High-Resolution Melting Analysis of the Three Common Nondeletional α-Thalassemia Mutations in the Chinese Population: Hbs Constant Spring, Quong Sze and Westmead

Abstract

α-Thalassemia (α-thal) is one of the most common monogenic diseases worldwide and is widely distributed in southern China. There are two types of this disease at the DNA level: deletional and nondeletional α-thal. Hb Constant Spring [Hb CS, α142, Term→Gln (α2) (αCSα/αα)], Hb Quong Sze [Hb QS, α125(H8)Leu→Pro (α2) (αQSα/αα/)] and Hb Westmead [α122(H5)His→Gln (α2) (α122α/αα)] are the three common nondeletional mutations in the Chinese population. In this study, we developed an optimized protocol for identification of the three point mutations by high-resolution melting (HRM) analysis using a LightScanner.

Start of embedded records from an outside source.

This design comes from an exercise in tuning for small area and few clock cycles on the open sky130 flow, not from production work.
At most, simulation tests tie the RTL to the original design; equivalence was not proved.
Power is estimated from default activity; no workload was simulated.

// bracket_quote_value_checker_core
module bracket_quote_value_checker_core (
   input  logic        clock,
   input  logic        reset,
   input  logic        req_valid,
   output logic        req_ready,
   input  logic [7:0]  req_text_byte,
   input  logic        req_end_of_text,
   output logic        rsp_valid,
   input  logic        rsp_ready,
   output logic        rsp_has_byte,
   output logic [7:0]  rsp_value_byte,
   output logic        rsp_terminated,
   output logic [3:0]  rsp_error_code,
   output logic [15:0] rsp_error_pos,
   output logic [15:0] rsp_error_len,
   output logic        rsp_last_result,
   input  logic        csr_valid,
   output logic        csr_ready,
   input  logic        csr_at_mode
);
For scale: roughly 340 flip-flops, about 65 I/O pins, roughly 15000 um2 of cells after synthesis.
Settings: LEC_CHECK=0, CAP_MARGIN=20, CORE_MARGIN=2, CORE_UTILIZATION=40, CTS_CLUSTER_DIAMETER=100, CTS_CLUSTER_SIZE=30, PLACE_DENSITY=0.6, SLEW_MARGIN=20; clock period 6.0 ns.
run.sh (not shown) runs the stock make flow with config.mk's settings and CLKGATE_MAP_FILE= SYNTH_SCRIPT=/design/flow/synth_recipe.tcl, a recipe that flattens the netlist after the stock synthesis.
The first run finished with timing, DRC and antenna clean.
Rerun with:
--- a/flow/design.v
+++ b/flow/design.v
@@ -225,20 +225,19 @@
                   la_in = bqvc_pkg::LA_ESC;
                else if (b == bqvc_pkg::CH_SQUOTE)
                   quote_in = bqvc_pkg::QM_NONE;
             end else if (b == bqvc_pkg::CH_DQUOTE) begin
                la_in = bqvc_pkg::LA_QUOTE;
             end
          end
       end
    end
-   assign sub_x = (la_ff[bqvc_pkg::LB_BLOCK] || la_ff[bqvc_pkg::LB_STAR]) ? 16'd2 :
-                  (quote_ff != bqvc_pkg::QM_NONE && !la_ff[bqvc_pkg::LB_QUOTE]) ? qstart_ff : top_pos;
+   assign sub_x = sel_q ? qstart_ff : sel_t ? top_pos : 16'd2;
    assign diff  = off_ff - sub_x;
    assign rsp_valid       = bv_ff && res;
    assign rsp_has_byte    = o_has;
    assign rsp_value_byte  = o_byte;
    assign rsp_terminated  = o_term;
    assign rsp_error_code  = o_code;
    assign rsp_error_pos   = ({16{sel_off}} & off_ff) | ({16{sel_q}} & qstart_ff) |
                             ({16{sel_t}} & top_pos) | ({16{sel_d}} & diff);
    assign rsp_error_len   = (sel_q || sel_t) ? diff : {15'd0, sel_off || sel_d};
Outcome:
- The changed run ran to the end with no violations
- hold slack is better by 22 ps
- synthesized area falls by 2.5%
- die area decreases by 2.4%
- fmax is higher by 0.92%
- utilization falls by 0.60 points
- routed wire length came out lower by 4.4%
- sequential share of layout area increases by 2.2 points
- power came out lower by 0.60%
- count of clock-buffer cells in the layout does not change
- setup slack is better by 54 ps
- sequential cell count does not change
Testbench counts after the change, summed over its fixed seeds: cycles 43,956.
For the first run of this note, only the layout was checked, not whether the RTL still works.


== job 101 ==
The RTL this note starts from:
==> flow/design.v <==
package bqvc_pkg;
   localparam logic [7:0] CH_TAB     = 8'h09;
   localparam logic [7:0] CH_LF      = 8'h0A;
   localparam logic [7:0] CH_VT      = 8'h0B;
   localparam logic [7:0] CH_FF      = 8'h0C;
   localparam logic [7:0] CH_CR      = 8'h0D;
   localparam logic [7:0] CH_SPACE   = 8'h20;
   localparam logic [7:0] CH_DQUOTE  = 8'h22;
   localparam logic [7:0] CH_SQUOTE  = 8'h27;
   localparam logic [7:0] CH_LPAREN  = 8'h28;
   localparam logic [7:0] CH_RPAREN  = 8'h29;
   localparam logic [7:0] CH_STAR    = 8'h2A;
   localparam logic [7:0] CH_SLASH   = 8'h2F;
   localparam logic [7:0] CH_SEMI    = 8'h3B;
   localparam logic [7:0] CH_LBRACK  = 8'h5B;
   localparam logic [7:0] CH_BSLASH  = 8'h5C;
   localparam logic [7:0] CH_RBRACK  = 8'h5D;
   localparam logic [7:0] CH_LBRACE  = 8'h7B;
   localparam logic [7:0] CH_RBRACE  = 8'h7D;
   localparam logic [6:0] LA_NONE  = 7'd1;
   localparam logic [6:0] LA_SLASH = 7'd2;
   localparam logic [6:0] LA_LINE  = 7'd4;
   localparam logic [6:0] LA_BLOCK = 7'd8;
   localparam logic [6:0] LA_STAR  = 7'd16;
   localparam logic [6:0] LA_QUOTE = 7'd32;
   localparam logic [6:0] LA_ESC   = 7'd64;
   localparam int LB_NONE  = 0;
   localparam int LB_SLASH = 1;
   localparam int LB_LINE  = 2;
   localparam int LB_BLOCK = 3;
   localparam int LB_STAR  = 4;
   localparam int LB_QUOTE = 5;
   localparam int LB_ESC   = 6;
   localparam logic [1:0] QM_NONE   = 2'd0;
   localparam logic [1:0] QM_DOUBLE = 2'd1;
   localparam logic [1:0] QM_SINGLE = 2'd2;
endpackage
module bracket_quote_value_checker_core (
   input  logic        clock,
   input  logic        reset,
   input  logic        req_valid,
   output logic        req_ready,
   input  logic [7:0]  req_text_byte,
   input  logic        req_end_of_text,
   output logic        rsp_valid,
   input  logic        rsp_ready,
   output logic        rsp_has_byte,
   output logic [7:0]  rsp_value_byte,
   output logic        rsp_terminated,
   output logic [3:0]  rsp_error_code,
   output logic [15:0] rsp_error_pos,
   output logic [15:0] rsp_error_len,
   output logic        rsp_last_result,
   input  logic        csr_valid,
   output logic        csr_ready,
   input  logic        csr_at_mode
);
   logic        bv_ff;
   logic [7:0]  bb_ff;
   logic        be_ff;
   logic        at_mode_ff;
   logic [15:0] off_ff, off_in;
   logic [15:0] qstart_ff;
   logic [4:0]  top_ff, top_in;
   logic [1:0]  quote_ff, quote_in;
   logic [6:0]  la_ff, la_in;
   logic        qopen;
   logic [17:0] stk_ff [16];
   logic [17:0] top_ent;
   logic [1:0]  top_kind;
   logic [15:0] top_pos;
   logic        push, pop;
   logic        sh_push, sh_pop, sh_hold;
   logic [17:0] stk_in [16];
   logic [7:0]  b;
   logic        is_blank, is_open, is_close, kind_match;
   logic [1:0]  b_kind;
   logic        depth_zero, depth_full;
   logic [15:0] off_inc;
   logic        res, last;
   logic        o_has, o_term;
   logic [7:0]  o_byte;
   logic [3:0]  o_code;
   logic        sel_off, sel_q, sel_t, sel_d;
   logic [15:0] sub_x, diff;
   logic        take, consume, step;
   assign b          = bb_ff;
   assign depth_zero = top_ff[4];
   assign depth_full = (top_ff == 5'd15);
   assign off_inc    = off_ff + 16'd1;
   assign is_blank   = (b == bqvc_pkg::CH_SPACE) || (b == bqvc_pkg::CH_TAB) || (b == bqvc_pkg::CH_LF) ||
                       (b == bqvc_pkg::CH_VT) || (b == bqvc_pkg::CH_FF) || (b == bqvc_pkg::CH_CR);
   assign is_open    = (b == bqvc_pkg::CH_LPAREN) || (b == bqvc_pkg::CH_LBRACK) || (b == bqvc_pkg::CH_LBRACE);
   assign is_close   = (b == bqvc_pkg::CH_RPAREN) || (b == bqvc_pkg::CH_RBRACK) || (b == bqvc_pkg::CH_RBRACE);
   assign b_kind     = (b == bqvc_pkg::CH_LPAREN || b == bqvc_pkg::CH_RPAREN) ? 2'd0 :
                       (b == bqvc_pkg::CH_LBRACK || b == bqvc_pkg::CH_RBRACK) ? 2'd1 : 2'd2;
   assign top_ent = stk_ff[0];
   assign top_kind   = top_ent[17:16];
   assign top_pos    = top_ent[15:0];
   assign kind_match = (top_kind == b_kind);
   always_comb begin
      off_in   = off_ff;
      top_in   = top_ff;
      quote_in = quote_ff;
      la_in    = la_ff;
      qopen    = 1'b0;
      push     = 1'b0;
      pop      = 1'b0;
      res      = 1'b0;
      last     = 1'b1;
      o_has    = 1'b0;
      o_byte   = 8'd0;
      o_term   = 1'b0;
      o_code   = 4'd0;
      sel_off  = 1'b0;
      sel_q    = 1'b0;
      sel_t    = 1'b0;
      sel_d    = 1'b0;
      if (be_ff) begin
         if (la_ff[bqvc_pkg::LB_SLASH]) begin
            res    = 1'b1;
            o_has  = 1'b1;
            o_byte = bqvc_pkg::CH_SLASH;
            last   = depth_zero;
            la_in  = bqvc_pkg::LA_NONE;
         end else if (la_ff[bqvc_pkg::LB_BLOCK] || la_ff[bqvc_pkg::LB_STAR]) begin
            res    = 1'b1;
            o_code = 4'd8;
            sel_d  = 1'b1;
            last   = depth_zero;
            la_in  = bqvc_pkg::LA_NONE;
         end else if (quote_ff != bqvc_pkg::QM_NONE && !la_ff[bqvc_pkg::LB_QUOTE]) begin
            res    = 1'b1;
            o_code = 4'd7;
            sel_q  = 1'b1;
         end else if (!depth_zero) begin
            res    = 1'b1;
            o_code = 4'd4 + {2'd0, top_kind};
            sel_t  = 1'b1;
         end
         if (last) begin
            off_in   = 16'd0;
            top_in   = 5'h1f;
            quote_in = bqvc_pkg::QM_NONE;
            la_in    = bqvc_pkg::LA_NONE;
         end
      end else if (la_ff[bqvc_pkg::LB_SLASH] && (b == bqvc_pkg::CH_SLASH || b == bqvc_pkg::CH_STAR)) begin
         la_in  = (b == bqvc_pkg::CH_SLASH) ? bqvc_pkg::LA_LINE : bqvc_pkg::LA_BLOCK;
         off_in = off_inc;
      end else if (la_ff[bqvc_pkg::LB_SLASH]) begin
         res    = 1'b1;
         o_has  = 1'b1;
         o_byte = bqvc_pkg::CH_SLASH;
         last   = 1'b0;
         la_in  = bqvc_pkg::LA_NONE;
      end else if ((la_ff[bqvc_pkg::LB_LINE] && b != bqvc_pkg::CH_LF && b != bqvc_pkg::CH_CR) ||
                   la_ff[bqvc_pkg::LB_BLOCK] || la_ff[bqvc_pkg::LB_STAR]) begin
         off_in = off_inc;
         if (!la_ff[bqvc_pkg::LB_LINE]) begin
            if (b == bqvc_pkg::CH_STAR)
               la_in = bqvc_pkg::LA_STAR;
            else if (la_ff[bqvc_pkg::LB_STAR] && b == bqvc_pkg::CH_SLASH)
               la_in = bqvc_pkg::LA_NONE;
            else
               la_in = bqvc_pkg::LA_BLOCK;
         end
      end else if (la_ff[bqvc_pkg::LB_ESC] || (la_ff[bqvc_pkg::LB_QUOTE] && b == bqvc_pkg::CH_DQUOTE)) begin
         res    = 1'b1;
         o_has  = 1'b1;
         o_byte = b;
         off_in = off_inc;
         la_in  = bqvc_pkg::LA_NONE;
      end else begin
         la_in = bqvc_pkg::LA_NONE;
         if (quote_ff == bqvc_pkg::QM_NONE || la_ff[bqvc_pkg::LB_QUOTE]) begin
            quote_in = bqvc_pkg::QM_NONE;
            if (depth_zero && (is_blank || (b == bqvc_pkg::CH_RBRACK && !at_mode_ff))) begin
               res    = 1'b1;
               o_term = 1'b1;
               off_in = 16'd0;
            end else if (b == bqvc_pkg::CH_SLASH) begin
               la_in  = bqvc_pkg::LA_SLASH;
               off_in = off_inc;
            end else begin
               res    = 1'b1;
               o_has  = 1'b1;
               o_byte = b;
               off_in = off_inc;
               if (b == bqvc_pkg::CH_DQUOTE || b == bqvc_pkg::CH_SQUOTE) begin
                  quote_in = (b == bqvc_pkg::CH_DQUOTE) ? bqvc_pkg::QM_DOUBLE : bqvc_pkg::QM_SINGLE;
                  qopen    = 1'b1;
               end else if (is_open) begin
                  if (depth_full) begin
                     o_code  = 4'd9;
                     sel_off = 1'b1;
                  end else begin
                     push   = 1'b1;
                     top_in = top_ff + 5'd1;
                  end
               end else if (is_close) begin
                  if (depth_zero) begin
                     o_code  = 4'd1 + {2'd0, b_kind};
                     sel_off = 1'b1;
                  end else if (kind_match) begin
                     pop    = 1'b1;
                     top_in = top_ff - 5'd1;
                  end else begin
                     o_code  = 4'd4 + {2'd0, top_kind};
                     sel_off = 1'b1;
                  end
               end else if (b == bqvc_pkg::CH_SEMI && !depth_zero) begin
                  o_code  = 4'd4 + {2'd0, top_kind};
                  sel_off = 1'b1;
                  top_in  = 5'h1f;
               end
            end
         end else begin
            res    = 1'b1;
            o_has  = 1'b1;
            o_byte = b;
            off_in = off_inc;
            if (quote_ff == bqvc_pkg::QM_SINGLE) begin
               if (b == bqvc_pkg::CH_BSLASH)
                  la_in = bqvc_pkg::LA_ESC;
               else if (b == bqvc_pkg::CH_SQUOTE)
                  quote_in = bqvc_pkg::QM_NONE;
            end else if (b == bqvc_pkg::CH_DQUOTE) begin
               la_in = bqvc_pkg::LA_QUOTE;
            end
         end
      end
   end
   assign sub_x = sel_q ? qstart_ff : sel_t ? top_pos : 16'd2;
   assign diff  = off_ff - sub_x;
   assign rsp_valid       = bv_ff && res;
   assign rsp_has_byte    = o_has;
   assign rsp_value_byte  = o_byte;
   assign rsp_terminated  = o_term;
   assign rsp_error_code  = o_code;
   assign rsp_error_pos   = ({16{sel_off}} & off_ff) | ({16{sel_q}} & qstart_ff) |
                            ({16{sel_t}} & top_pos) | ({16{sel_d}} & diff);
   assign rsp_error_len   = (sel_q || sel_t) ? diff : {15'd0, sel_off || sel_d};
   assign rsp_last_result = last;
   assign take      = res && rsp_ready;
   assign step      = bv_ff && (!res || rsp_ready);
   assign consume   = step && last;
   assign req_ready = !bv_ff || consume;
   assign csr_ready = req_ready;
   always_ff @(posedge clock) begin
      if (reset) begin
         bv_ff      <= 1'b0;
         at_mode_ff <= 1'b0;
         off_ff     <= 16'd0;
         top_ff     <= 5'h1f;
         quote_ff   <= bqvc_pkg::QM_NONE;
         la_ff      <= bqvc_pkg::LA_NONE;
      end else begin
         if (req_ready) begin
            bv_ff <= req_valid;
         end
         if (csr_valid && csr_ready) begin
            at_mode_ff <= csr_at_mode;
         end
         if (step) begin
            off_ff   <= off_in;
            top_ff   <= top_in;
            quote_ff <= quote_in;
            la_ff    <= la_in;
         end
      end
   end
   always_ff @(posedge clock) begin
      if (req_ready) begin
         bb_ff <= req_text_byte;
         be_ff <= req_end_of_text;
      end
      if (step && qopen) begin
         qstart_ff <= off_ff;
      end
   end
   assign sh_push = step && push;
   assign sh_pop  = step && pop;
   assign sh_hold = !sh_push && !sh_pop;
   always_comb begin
      for (int i = 0; i < 16; i++) begin
         stk_in[i] = ({18{sh_hold}} & stk_ff[i]) |
                     ({18{sh_push}} & ((i == 0) ? {b_kind, off_ff} : stk_ff[(i + 15) % 16])) |
                     ({18{sh_pop}} & ((i == 15) ? 18'd0 : stk_ff[(i + 1) % 16]));
      end
   end
   always_ff @(posedge clock) begin
      for (int i = 0; i < 16; i++) begin
         stk_ff[i] <= stk_in[i];
      end
   end
endmodule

We successfully detected all the mutant samples with αCSα/αα, αCSα/− −SEA, αCSα/-α3.7, αCSα/-α4.2, αQSα/αα, αQSα/- -SEA, αQSα/-α4.2, αQSα/αQSα, and α122α/αα. High-resolution melting analysis is a time-saving and cost-effective technique, and the method established here could be applied to screen the three common point mutations, especially in individuals whose partners are a carrier of α0-thal.